独立行政法人 国立がん研究センター(中央区築地5)の築地キャンパス管理棟1階特別会議室で11月30日、市民講座「痛みでできないことや困っていることはありませんか?」が開催される。
同講座は、患者が「痛みがとれた」と感じる割合である「除痛率」についての研究発表を行うもので、がん患者の痛みの治療や緩和ケアに関する講演や患者の立場に立った講演が行われる。
昨年6月、「がん対策推進基本計画」が見直され、「がんと診断された時からの緩和ケア」という文言が盛り込まれたが、「がんの痛みを、もっとちゃんととってほしい」という患者からの要望は絶えない。

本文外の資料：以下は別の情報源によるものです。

`flow/design.v`:
```
`timescale 1ns / 1ps
module MW(
    input wire clk,
    input wire rst,
    input wire en,
    input wire [4:0] A3_M,
    input wire [31:0] DM_OUT_M,
    input wire [31:0] ALU_OUT_M,
    input wire WE_M,
    input wire [31:0] PC_M,
    input wire [31:0] INSTR_M,
	input wire [1:0] Tnew_M,
	input wire [31:0] MUDI_OUT_M, 
    output reg [4:0] A3_W,
    output reg [31:0] DM_OUT_W,
    output reg [31:0] ALU_OUT_W,
    output reg WE_W,
    output reg [31:0] PC_W,
    output reg [31:0] INSTR_W,
    input wire [2:0] WD_SEL_M,
    output reg [2:0] WD_SEL_W,
	output reg [31:0] MUDI_OUT_W,
    input wire [31:0] EXT_OUT_M,
    output reg [31:0] EXT_OUT_W,
	output reg [1:0] Tnew_W
    );
	initial begin
			A3_W = 0;
			DM_OUT_W = 0;
			ALU_OUT_W = 0;
			WE_W = 0;
			PC_W = 0;
			INSTR_W = 0;
			WD_SEL_W = 0;
			EXT_OUT_W = 0;
			MUDI_OUT_W = 0;
			Tnew_W = 0;
	end
	always @(posedge clk) begin
		if (rst == 1)begin
			A3_W <= 0;
			DM_OUT_W <= 0;
			ALU_OUT_W <= 0;
			WE_W <= 0;
			PC_W <= 0;
			INSTR_W <= 0;
			WD_SEL_W <= 0;
			EXT_OUT_W <= 0;
			MUDI_OUT_W <= 0;
			Tnew_W <= 0;
		end
		else if(en == 1) begin
			A3_W <= A3_M;
			DM_OUT_W <= DM_OUT_M;
			ALU_OUT_W <= ALU_OUT_M;
			WE_W <= WE_M;
			PC_W <= PC_M;
			INSTR_W <= INSTR_M;
			WD_SEL_W <= WD_SEL_M;
			EXT_OUT_W <= EXT_OUT_M;
			MUDI_OUT_W <= MUDI_OUT_M;
			if(Tnew_M >= 1)
				Tnew_W <= Tnew_M - 1;
			else
				Tnew_W <= Tnew_M;
		end
		else begin
			A3_W <= A3_W;
			DM_OUT_W <= DM_OUT_W;
			ALU_OUT_W <= ALU_OUT_W;
			WE_W <= WE_W;
			PC_W <= PC_W;
			INSTR_W <= INSTR_W;
			WD_SEL_W <= WD_SEL_W;
			EXT_OUT_W <= EXT_OUT_W;
			MUDI_OUT_W <= MUDI_OUT_W;
			Tnew_W <= Tnew_W;
		end
	end
endmodule
`default_nettype none
```
<file path="flow/run.sh">
#!/bin/bash
# OpenROAD 26Q1-2900-gdf79404cd8, Yosys 0.63+post, stock flow scripts
make -C /OpenROAD-flow-scripts/flow DESIGN_CONFIG=/design/flow/config.mk WORK_HOME=/design/flow/orfs finish
</file>
<file path="flow/config.mk">
export PLATFORM = sky130hd
export DESIGN_NAME = uart_tx
export DESIGN_NICKNAME = uart_tx
export VERILOG_FILES = /design/flow/design.v
export SDC_FILE = /design/flow/constraint.sdc
export NUM_CORES = 4
export LEC_CHECK = 1
export CORE_UTILIZATION = 30
</file>
<file path="flow/constraint.sdc">
current_design uart_tx

set clk_period 5.8
set clk_io_pct 0.2

create_clock -name clk0 -period $clk_period [get_ports {clk}]

set non_clock_inputs [all_inputs -no_clocks]
set_input_delay [expr $clk_period * $clk_io_pct] -clock clk0 $non_clock_inputs
set_output_delay [expr $clk_period * $clk_io_pct] -clock clk0 [all_outputs]
</file>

同センター中央病院、緩和医療科長の的場元弘医師は「厚生労働科学研究費補助金(がん臨床研究推進事業)」を受けて、日本でがん死亡率が最も高い青森県にある青森県立中央病院において、がんの痛みについての調査を行った。
がんと診断されている全ての患者に、毎日「痛みがあるか」を聞き、ある場合には「痛みの強さ」「痛みがどのように生活に影響を与えているか」を確認。その結果、「患者は痛みを我慢している」「患者は医師や看護師へ痛みがあることを自発的に伝えていない」「『どれぐらい痛いですか?』ではなく『痛みでできないことや困っていることはありませんか?』という聞き方の方が、より患者の状態に合った痛みのケアができる」ということが分かった。
同センター広報企画室の白井ちえさんは「患者さんやその家族の方々に、がんの痛みを自分の言葉で伝えることの重要性を知っていただきたい」と話す。
同センター研究班の成果を一般市民へ公開するのは今回が初めての試みとなる。「がんの痛みが改善せずに困っている方や、痛みの治療過程で日常生活に支障のある方、うまく医師に痛みを伝えられずに悩んでいる方とそのご家族の方々にぜひ今回の講座を聞いていただき、少しでも痛みをやわらげて、快適な生活を送っていただければ」と白井さん。
開催時間は13時30分~16時。定員100人(先着順)。参加無料。